I just have a feeling that he's with me for fear of being alone and moving on. He's said to me time and time again, if we split he would be dead and it would be the end of him as he would be crushed and destroyed.
A part of me wounder about the guilt as he would probably spiral.
He only lives to make himself happy, does not address any issues and oh we haven’t been intimate since very early June.
I'm just afraid of what will become and what he would do to me to get joint of my kids.
Here's the history (from a previous post of mine):
I'm 32, he's 30. We met 5 years ago and had our share of up's and down's, plenty. After our son was born we started to have difficulties communicating, so many explosive fights had happened around then. To the point of me asking him to move out. He has a huge temper, and a horrible way of seeing things outside of his own beliefs.
During our time apart he moved in with his father for about a year. He drank and drank and drank to the point of obliteration. He would go out to clubs and drink and take klonopin to boot. Within the time he moved out, I'd say about 3 months, he had a DWI with property damage. He continued to drink his life away. Very emotionally immature and unstable he was at the time, I still would let him over at least 3 times a week to see our child.
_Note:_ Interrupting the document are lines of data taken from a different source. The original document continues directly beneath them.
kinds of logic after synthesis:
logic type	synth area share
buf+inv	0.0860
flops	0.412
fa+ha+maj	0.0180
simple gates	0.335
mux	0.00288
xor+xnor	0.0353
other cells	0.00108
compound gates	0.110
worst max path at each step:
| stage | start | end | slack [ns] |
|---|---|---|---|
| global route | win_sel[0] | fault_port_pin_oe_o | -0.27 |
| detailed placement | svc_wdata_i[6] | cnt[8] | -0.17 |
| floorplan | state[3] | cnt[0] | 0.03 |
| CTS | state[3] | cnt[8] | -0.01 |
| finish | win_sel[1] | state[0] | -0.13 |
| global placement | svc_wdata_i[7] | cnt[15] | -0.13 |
When he'd come by, he'd just curse at me, give me mean faces and tell me how i was garbage and wished i would just die. Still I let him visit our child. Eventually he met someone who and moved out of his dad and into a new place, and then allowed her to move in two weeks after meeting. I would say that lasted about a month before they started calling the cops on each other.
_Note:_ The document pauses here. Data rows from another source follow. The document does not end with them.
<file path="src/design/sci_pkg.sv">
// shared constants and carrier types for the two-wire serial channel
package sci_pkg;

  // ****************************************************************
  // register offsets on the plain register port
  // ****************************************************************
  localparam logic [3:0] OFS_TX_BUF  = 4'h0;
  localparam logic [3:0] OFS_RX_BUF  = 4'h1;
  localparam logic [3:0] OFS_BRG     = 4'h2;
  localparam logic [3:0] OFS_MODE    = 4'h3;
  localparam logic [3:0] OFS_CTRL0   = 4'h4;
  localparam logic [3:0] OFS_CTRL1   = 4'h5;
  localparam logic [3:0] OFS_SMR1    = 4'h6;
  localparam logic [3:0] OFS_SMR2    = 4'h7;
  localparam logic [3:0] OFS_SMR3    = 4'h8;

  // ****************************************************************
  // field positions
  // ****************************************************************
  localparam int MODE_CLOCK_SOURCE_DIRECTION   = 3;   // clock_source_direction
  localparam int C0_SHIFT_REGISTER_EMPTY     = 3;   // shift_register_empty
  localparam int C1_TE        = 0;   // transmit_enable_bit
  localparam int C1_TI        = 1;   // tx_buffer_empty
  localparam int C1_RE        = 2;   // rx_enable_bit
  localparam int C1_RI        = 3;   // rx_done_flag
  localparam int SMR_TWO_WIRE_MODE_SELECT     = 0;   // two_wire_mode_select
  localparam int SMR_ABC      = 1;   // arb_loss_timing_select
  localparam int SMR_BBS      = 2;   // bus_busy_flag
  localparam int SMR2_TWO_WIRE_IRQ_SELECT   = 0;
  localparam int SMR2_CSC     = 1;
  localparam int SMR2_SWC     = 2;
  localparam int SMR2_ALS     = 3;
  localparam int SMR2_SLAVE_REINIT_ON_START    = 4;
  localparam int SMR2_CLOCK_FORCE_LOW    = 5;
  localparam int SMR2_DATA_LINE_RELEASE    = 6;
  localparam int SMR3_DL_LO   = 5;   // data_delay_field, bits 7..5
  localparam int RB_ACK       = 8;
  localparam int RB_ABT       = 11;  // arb_lost_flag
  localparam int RB_OER       = 12;  // overrun_flag

  // ****************************************************************
  // reset values and codes
  // ****************************************************************
  localparam logic [7:0]  RST_BYTE    = 8'h00;
  localparam logic [7:0]  RST_SHIFT   = 8'hFF;
  localparam logic [15:0] RST_WORD    = 16'h0000;
  localparam logic [2:0]  MODE_I2C    = 3'h2;
  localparam logic [3:0]  BIT_LAST    = 4'h8;
  localparam logic [3:0]  BIT_ACKDONE = 4'h9;

  // count source prescale terminals: f1, f2, f8, f32
  localparam logic [4:0] PRE_F1  = 5'h00;
  localparam logic [4:0] PRE_F2  = 5'h01;
  localparam logic [4:0] PRE_F8  = 5'h07;
  localparam logic [4:0] PRE_F32 = 5'h1F;

  // ****************************************************************
  // types
  // ****************************************************************
  typedef enum logic [1:0] {SCI_M_IDLE, SCI_M_LOW, SCI_M_HIGH} sci_mclk_e;

  typedef struct packed {
    logic [3:0]  addr;
    logic [15:0] wdata;
    logic        wr;
    logic        rd;
  } sci_bus_req_s;

  typedef struct packed {
    logic src_tick;
    logic half_tick;
  } sci_rate_s;

endpackage

</file>
<file path="src/design/sci_i2c_top.sv">
// two-wire bus mode of serial channel three: registers, bit engine, pins
//
// The plain strobed port and the address map were chosen for this implementation.
`timescale 1ns/10ps
`default_nettype none
// ****************************************************************
// ****************************************************************

module sci_i2c_top (
  // clock, reset and enable
  input  wire logic                  clk,
  input  wire logic                  rst,
  input  wire logic                  ce,
  // register port
  input  wire sci_pkg::sci_bus_req_s bus_req,
  output var  logic [15:0]           rd_data,
  // clock pin
  input  wire logic                  scl_in,
  output var  logic                  scl_out,
  output var  logic                  scl_oe,
  // data pin
  input  wire logic                  sda_in,
  output var  logic                  sda_out,
  output var  logic                  sda_oe
);

  // ****************************************************************
  // registers and state
  // ****************************************************************
  logic [7:0]         tb_r;
  logic [7:0]         brg_r;
  logic [7:0]         mode_r;
  logic [7:0]         c0_r;
  logic               te_r;
  logic               re_r;
  logic               irs_r;
  logic               ti_r;
  logic               ri_r;
  logic [1:0]         smr_r;
  logic               bbs_r;
  logic [7:0]         smr2_r;
  logic [7:0]         smr3_r;
  logic [7:0]         rb_data_r;
  logic               rb_ack_r;
  logic               ack_smp_r;
  logic               abt_r;
  logic               oer_r;
  logic               arb_pend_r;
  logic               lost_r;
  logic               active_r;
  logic [3:0]         bit_r;
  logic [7:0]         sh_r;
  logic [7:0]         rx_sh_r;
  logic               hold_r;
  logic               scl_m_r, scl_s_r, scl_d_r;
  logic               sda_m_r, sda_s_r, sda_d_r;
  logic [15:0]        rd_nxt;
  sci_pkg::sci_mclk_e mst_r;
  sci_pkg::sci_rate_s ticks;
  logic               sda_dly;

  // ****************************************************************
  // decode
  // ****************************************************************
  logic wr, rd, bus_mode, master, slave;
  logic scl_rise, scl_fall, start_det, stop_det;
  logic byte_go, rx_load, eighth, arb_miss, reinit;
  logic rate_run, rate_clr;

  function automatic logic hit(input logic strobe, input logic [3:0] ofs);
    hit = strobe && (bus_req.addr == ofs);
  endfunction

  assign wr       = ce && bus_req.wr;
  assign rd       = ce && bus_req.rd;
  // role and mode only take effect with both mode selects set
  assign bus_mode = (mode_r[2:0] == sci_pkg::MODE_I2C) && smr_r[sci_pkg::SMR_TWO_WIRE_MODE_SELECT];
  assign master   = bus_mode && !mode_r[sci_pkg::MODE_CLOCK_SOURCE_DIRECTION];
  assign slave    = bus_mode && mode_r[sci_pkg::MODE_CLOCK_SOURCE_DIRECTION];

  // edges seen on the synchronised lines only
  assign scl_rise  = scl_s_r && !scl_d_r;
  assign scl_fall  = !scl_s_r && scl_d_r;
  assign start_det = scl_s_r && scl_d_r && sda_d_r && !sda_s_r;
  assign stop_det  = scl_s_r && scl_d_r && !sda_d_r && sda_s_r;

  // a write in the same cycle would race the load, so it waits
  assign byte_go  = bus_mode && !active_r && te_r && !ti_r && !hit(wr, sci_pkg::OFS_TX_BUF);
  assign eighth   = active_r && scl_rise && (bit_r == 4'h7);
  assign rx_load  = active_r && (smr2_r[sci_pkg::SMR2_TWO_WIRE_IRQ_SELECT]
                                 ? (scl_fall && bit_r == sci_pkg::BIT_ACKDONE)
                                 : (scl_rise && bit_r == sci_pkg::BIT_LAST));
  assign arb_miss = master && active_r && scl_rise && (bit_r < sci_pkg::BIT_LAST)
                    && sh_r[7] && !sda_s_r;
  assign reinit   = slave && smr2_r[sci_pkg::SMR2_SLAVE_REINIT_ON_START] && start_det;

  // csc pauses the high phase while another master holds the line low
  assign rate_run = master && (mst_r != sci_pkg::SCI_M_IDLE)
                    && !(smr2_r[sci_pkg::SMR2_CSC] && mst_r == sci_pkg::SCI_M_HIGH && !scl_s_r);
  assign rate_clr = (mst_r == sci_pkg::SCI_M_IDLE)
                    || (smr2_r[sci_pkg::SMR2_CSC] && mst_r == sci_pkg::SCI_M_HIGH && scl_fall);

  // ****************************************************************
  // pin synchronisers
  // ****************************************************************
  // three flops per pin; the first is read only by the second
  always_ff @(posedge clk) begin
    if (rst) begin
      {scl_m_r, scl_s_r, scl_d_r} <= 3'h7;
      {sda_m_r, sda_s_r, sda_d_r} <= 3'h7;
    end else if (ce) begin
      {scl_m_r, scl_s_r, scl_d_r} <= {scl_in, scl_m_r, scl_s_r};
      {sda_m_r, sda_s_r, sda_d_r} <= {sda_in, sda_m_r, sda_s_r};
    end
  end

  // ****************************************************************
  // configuration registers
  // ****************************************************************
  // plain setup; transmit buffer and rate divisor are write-only; handshake bits are stored but steer nothing
  always_ff @(posedge clk) begin
    if (rst) begin
      tb_r   <= sci_pkg::RST_BYTE;
      brg_r  <= sci_pkg::RST_BYTE;
      mode_r <= sci_pkg::RST_BYTE;
      c0_r   <= sci_pkg::RST_BYTE;
      smr_r  <= 2'h0;
      smr2_r <= sci_pkg::RST_BYTE;
      smr3_r <= sci_pkg::RST_BYTE;
      te_r   <= 1'b0;
      re_r   <= 1'b0;
      irs_r  <= 1'b0;
    end else if (wr) begin
      unique case (bus_req.addr)
        sci_pkg::OFS_TX_BUF: tb_r   <= bus_req.wdata[7:0];
        sci_pkg::OFS_BRG:    brg_r  <= bus_req.wdata[7:0];
        sci_pkg::OFS_MODE:   mode_r <= bus_req.wdata[7:0];
        sci_pkg::OFS_CTRL0:  c0_r   <= bus_req.wdata[7:0];
        sci_pkg::OFS_SMR1:   smr_r  <= bus_req.wdata[1:0];
        sci_pkg::OFS_SMR2:   smr2_r <= bus_req.wdata[7:0];
        sci_pkg::OFS_SMR3:   smr3_r <= bus_req.wdata[7:0];
        sci_pkg::OFS_CTRL1: begin
          te_r  <= bus_req.wdata[sci_pkg::C1_TE];
          re_r  <= bus_req.wdata[sci_pkg::C1_RE];
          irs_r <= bus_req.wdata[4];
        end
        default: ;
      endcase
    end
  end

  // ****************************************************************
  // status flags
  // ****************************************************************
  // buffer empty: set when the byte moves to the shifter, cleared by a write
  always_ff @(posedge clk) begin
    if (rst) begin
      ti_r <= 1'b1;
    end else if (ce) begin
      if (byte_go) begin
        ti_r <= 1'b1;
      end else if (hit(wr, sci_pkg::OFS_TX_BUF)) begin
        ti_r <= 1'b0;
      end
    end
  end

  // reception complete: load sets, reading the buffer clears, set wins
  always_ff @(posedge clk) begin
    if (rst) begin
      ri_r <= 1'b0;
    end else if (ce) begin
      if (rx_load && re_r && !ri_r) begin
        ri_r <= 1'b1;
      end else if (hit(rd, sci_pkg::OFS_RX_BUF)) begin
        ri_r <= 1'b0;
      end
    end
  end

  // overrun: eighth bit of a new byte with the old one unread
  always_ff @(posedge clk) begin
    if (rst) begin
      oer_r <= 1'b0;
    end else if (ce) begin
      if (eighth && re_r && ri_r) begin
        oer_r <= 1'b1;
      end else if (hit(wr, sci_pkg::OFS_CTRL1) && !bus_req.wdata[sci_pkg::C1_RE]) begin
        oer_r <= 1'b0;
      end
    end
  end

  // receive buffer: an unread byte is never overwritten
  always_ff @(posedge clk) begin
    if (rst) begin
      rb_data_r <= sci_pkg::RST_BYTE;
      rb_ack_r  <= 1'b0;
    end else if (ce && rx_load && re_r && !ri_r) begin
      rb_data_r <= rx_sh_r;
      rb_ack_r  <= rb_ack_nxt();
    end
  end

  // ack level of the ninth clock; on the rise itself the sampler is a cycle late
  function automatic logic rb_ack_nxt();
    rb_ack_nxt = smr2_r[sci_pkg::SMR2_TWO_WIRE_IRQ_SELECT] ? ack_smp_r : sda_s_r;
  endfunction

  always_ff @(posedge clk) begin
    if (rst) begin
      ack_smp_r <= 1'b0;
    end else if (ce && active_r && scl_rise && bit_r == sci_pkg::BIT_LAST) begin
      ack_smp_r <= sda_s_r;
    end
  end

  // arbitration: abc=0 flags at once, abc=1 at the ninth rising edge
  always_ff @(posedge clk) begin
    if (rst) begin
      abt_r      <= 1'b0;
      arb_pend_r <= 1'b0;
    end else if (ce) begin
      if (arb_miss) begin
        arb_pend_r <= 1'b1;
      end else if (scl_rise && bit_r == sci_pkg::BIT_LAST) begin
        arb_pend_r <= 1'b0;
      end
      if ((arb_miss && !smr_r[sci_pkg::SMR_ABC])
          || (master && arb_pend_r && scl_rise && bit_r == sci_pkg::BIT_LAST)) begin
        abt_r <= 1'b1;
      end else if (hit(wr, sci_pkg::OFS_RX_BUF) && !bus_req.wdata[sci_pkg::RB_ABT]) begin
        abt_r <= 1'b0;
      end
    end
  end

  // bus busy follows the conditions seen on the pins
  always_ff @(posedge clk) begin
    if (rst) begin
      bbs_r <= 1'b0;
    end else if (ce && bus_mode) begin
      if (start_det) begin
        bbs_r <= 1'b1;
      end else if (stop_det) begin
        bbs_r <= 1'b0;
      end
    end
  end

  // ****************************************************************
  // bit engine
  // ****************************************************************
  // rising edges sample, falling edges shift; byte ends on ninth fall
  always_ff @(posedge clk) begin
    if (rst) begin
      active_r <= 1'b0;
      bit_r    <= 4'h0;
      sh_r     <= sci_pkg::RST_SHIFT;
      rx_sh_r  <= sci_pkg::RST_BYTE;
      lost_r   <= 1'b0;
    end else if (ce) begin
      if (reinit || !bus_mode) begin
        active_r <= 1'b0;
        bit_r    <= 4'h0;
        sh_r     <= sci_pkg::RST_SHIFT;
        lost_r   <= 1'b0;
      end else if (byte_go) begin
        active_r <= 1'b1;
        bit_r    <= 4'h0;
        sh_r     <= tb_r;
        lost_r   <= 1'b0;
      end else if (active_r && scl_rise) begin
        bit_r <= bit_r + 4'h1;
        if (bit_r < sci_pkg::BIT_LAST) begin
          rx_sh_r <= {rx_sh_r[6:0], sda_s_r};
        end
        if (arb_miss) begin
          lost_r <= 1'b1;
        end
      end else if (active_r && scl_fall) begin
        if (bit_r == sci_pkg::BIT_ACKDONE) begin
          active_r <= 1'b0;
          bit_r    <= 4'h0;
          sh_r     <= sci_pkg::RST_SHIFT;
          lost_r   <= 1'b0;
        end else if (bit_r != 4'h0) begin
          sh_r <= {sh_r[6:0], 1'b1}; // ack slot shifts in a released level
        end
      end
    end
  end

  // clock hold from the ninth falling edge until new data or bit cleared
  always_ff @(posedge clk) begin
    if (rst) begin
      hold_r <= 1'b0;
    end else if (ce) begin
      if (smr2_r[sci_pkg::SMR2_SWC] && active_r && scl_fall && bit_r == sci_pkg::BIT_ACKDONE) begin
        hold_r <= 1'b1;
      end else if (!smr2_r[sci_pkg::SMR2_SWC] || hit(wr, sci_pkg::OFS_TX_BUF) || reinit) begin
        hold_r <= 1'b0;
      end
    end
  end

  // ****************************************************************
  // master clock generator
  // ****************************************************************
  // low and high phases each last one half period of the rate generator
  always_ff @(posedge clk) begin
    if (rst || !master) begin
      mst_r <= sci_pkg::SCI_M_IDLE;
    end else if (ce) begin
      unique case (mst_r)
        sci_pkg::SCI_M_IDLE: if (byte_go) begin
          mst_r <= sci_pkg::SCI_M_LOW;
        end
        sci_pkg::SCI_M_LOW: if (ticks.half_tick && !hold_r) begin
          mst_r <= active_r ? sci_pkg::SCI_M_HIGH : sci_pkg::SCI_M_IDLE;
        end
        sci_pkg::SCI_M_HIGH: begin
          if (ticks.half_tick || (smr2_r[sci_pkg::SMR2_CSC] && scl_fall)) begin
            mst_r <= sci_pkg::SCI_M_LOW;
          end
        end
      endcase
    end
  end

  sci_rate_gen u_rate (
    .clk     (clk),
    .rst     (rst),
    .ce      (ce),
    .src_sel (c0_r[1:0]),
    .divisor (brg_r),
    .run     (rate_run),
    .clr     (rate_clr),
    .ticks   (ticks)
  );

  // data low request passes the digital delay before the pin
  sci_sda_delay u_dly (
    .clk  (clk),
    .rst  (rst),
    .ce   (ce),
    .tick (ticks.src_tick),
    .dly  (smr3_r[sci_pkg::SMR3_DL_LO +: 3]),
    .din  (active_r && !sh_r[7]),
    .dout (sda_dly)
  );

  // ****************************************************************
  // pin drivers
  // ****************************************************************
  // open drain: the pin level is always 0, only the enable moves
  always_ff @(posedge clk) begin
    if (rst) begin
      scl_oe  <= 1'b0;
      sda_oe  <= 1'b0;
      scl_out <= 1'b0;
      sda_out <= 1'b0;
    end else if (ce) begin
      scl_oe <= bus_mode && (smr2_r[sci_pkg::SMR2_CLOCK_FORCE_LOW]
                             || hold_r
                             || mst_r == sci_pkg::SCI_M_LOW);
      sda_oe <= bus_mode && sda_dly
                && !smr2_r[sci_pkg::SMR2_DATA_LINE_RELEASE]
                && !(master && smr2_r[sci_pkg::SMR2_ALS] && lost_r);
    end
  end

  // ****************************************************************
  // read port
  // ****************************************************************
  // unmapped offsets read as zero
  always_comb begin
    rd_nxt = sci_pkg::RST_WORD;
    unique case (bus_req.addr)
      sci_pkg::OFS_RX_BUF: begin
        rd_nxt[7:0]             = rb_data_r;
        rd_nxt[sci_pkg::RB_ACK] = rb_ack_r;
        rd_nxt[sci_pkg::RB_ABT] = abt_r;
        rd_nxt[sci_pkg::RB_OER] = oer_r;
      end
      sci_pkg::OFS_MODE:  rd_nxt[7:0] = mode_r;
      sci_pkg::OFS_CTRL0: begin
        rd_nxt[7:0]                = c0_r;
        rd_nxt[sci_pkg::C0_SHIFT_REGISTER_EMPTY]  = !active_r;
      end
      sci_pkg::OFS_CTRL1: begin
        rd_nxt[sci_pkg::C1_TE] = te_r;
        rd_nxt[sci_pkg::C1_TI] = ti_r;
        rd_nxt[sci_pkg::C1_RE] = re_r;
        rd_nxt[sci_pkg::C1_RI] = ri_r;
        rd_nxt[4]              = irs_r;
      end
      sci_pkg::OFS_SMR1: begin
        rd_nxt[1:0]              = smr_r;
        rd_nxt[sci_pkg::SMR_BBS] = bbs_r;
      end
      sci_pkg::OFS_SMR2: rd_nxt[7:0] = smr2_r;
      sci_pkg::OFS_SMR3: rd_nxt[7:0] = smr3_r;
      default: ;
    endcase
  end

  // data stand one cycle after the strobe, zero otherwise
  always_ff @(posedge clk) begin
    if (rst) begin
      rd_data <= sci_pkg::RST_WORD;
    end else if (ce) begin
      rd_data <= rd ? rd_nxt : sci_pkg::RST_WORD;
    end
  end

endmodule

`default_nettype wire

</file>
<file path="src/design/sci_rate_gen.sv">
// transfer-rate generator: count source prescaler and 8-bit divider
`timescale 1ns/10ps
`default_nettype none

module sci_rate_gen (
  // clock and reset
  input  wire logic               clk,
  input  wire logic               rst,
  input  wire logic               ce,
  // setup
  input  wire logic [1:0]         src_sel,
  input  wire logic [7:0]         divisor,
  input  wire logic               run,
  input  wire logic               clr,
  // ticks
  output var  sci_pkg::sci_rate_s ticks
);

  logic [4:0] pre_r;
  logic [7:0] div_r;
  logic [4:0] pre_term;

  // count source terminal count
  always_comb begin
    unique case (src_sel)
      2'h0: pre_term = sci_pkg::PRE_F1;
      2'h1: pre_term = sci_pkg::PRE_F2;
      2'h2: pre_term = sci_pkg::PRE_F8;
      2'h3: pre_term = sci_pkg::PRE_F32;
    endcase
  end

  // prescaler free-runs so the data delay has a time base in both roles
  always_ff @(posedge clk) begin
    if (rst) begin
      pre_r          <= 5'h00;
      ticks.src_tick <= 1'b0;
    end else if (ce) begin
      ticks.src_tick <= (pre_r == pre_term);
      pre_r          <= (pre_r >= pre_term) ? 5'h00 : pre_r + 5'h01;
    end
  end

  // n+1 source ticks per half period gives fj/(2(n+1))
  always_ff @(posedge clk) begin
    if (rst) begin
      div_r           <= 8'h00;
      ticks.half_tick <= 1'b0;
    end else if (ce) begin
      ticks.half_tick <= 1'b0;
      if (clr) begin
        div_r <= 8'h00;
      end else if (run && pre_r == pre_term) begin
        if (div_r == divisor) begin
          div_r           <= 8'h00;
          ticks.half_tick <= 1'b1;
        end else begin
          div_r <= div_r + 8'h01;
        end
      end
    end
  end

endmodule

`default_nettype wire

</file>
<file path="src/design/sci_sda_delay.sv">
// digital delay line on the data output, stepped by the count source
`timescale 1ns/10ps
`default_nettype none

module sci_sda_delay (
  // clock and reset
  input  wire logic       clk,
  input  wire logic       rst,
  input  wire logic       ce,
  // control
  input  wire logic       tick,
  input  wire logic [2:0] dly,
  // data
  input  wire logic       din,
  output var  logic       dout
);

  logic [7:0] tap_r;

  // taps advance once per count source cycle
  always_ff @(posedge clk) begin
    if (rst) begin
      tap_r <= 8'h00;
    end else if (ce && tick) begin
      tap_r <= {tap_r[6:0], din};
    end
  end

  // code 0 bypasses, codes 1..7 pick 2..8 source cycles
  always_ff @(posedge clk) begin
    if (rst) begin
      dout <= 1'b0;
    end else if (ce) begin
      dout <= (dly == 3'h0) ? din : tap_r[dly];
    end
  end

endmodule

`default_nettype wire

</file>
I decide in order to keep sanity and the health of my child as a priority, to let him take my son with his mother out during "visits" I just could handle him say horrible things in front of my son.
Fast forward to summer of last year when I guess they were not on and off, he started drinking 24 hours a day. He would drink during work hours at home alone and just black out. He said he didn’t like being alone. He did a stint in a one week rehab at the advice of his employer who wanted to fire him for his alcoholism. So he did that but continued to drink and take pills. He got to the point where he would get drunk and decide to come to my house and kick my door to get in. Cops were called and he was brought to psych at a hospital via ambulance. that went on for months. He started leaving me threatening messages and calling me a dirty ***** a *****, garbage, and all other types of explicit words. He blamed me making him leave for all of his problems and drinking.
I guess you would say earlier in the year he decided to get himself straightened out after I cut off all contact and said he wouldn’t be allowed to see my son. He’d call me crying saying how he's change and doesn’t drink and he made all kinds of promises. So after some time we decided to try to make it work, with the agreement that he didn’t drink. Not long after he came home from a night shift wasted. And it's been every two weeks since in moved back in April. Don't get me wrong, he loves his son. And we're now 2 months pregnant. And the arguing every day has returned. His mother is involved in everything, and I believe making things worse, as he only tells his version of everything. He’s the most manipulative immature man, yet not a terrible person, I’ve ever met. Everything is always my fault and he's perfect, and he "only drinks once a week" even though I said I bothers me.
He even got drunk in front of my son a few weeks ago. He comes home from work and only speaks about himself and pretends to be a loving dad to our son by buying him gifts of playing with toys, never teaching him anything about life or reading books/learning.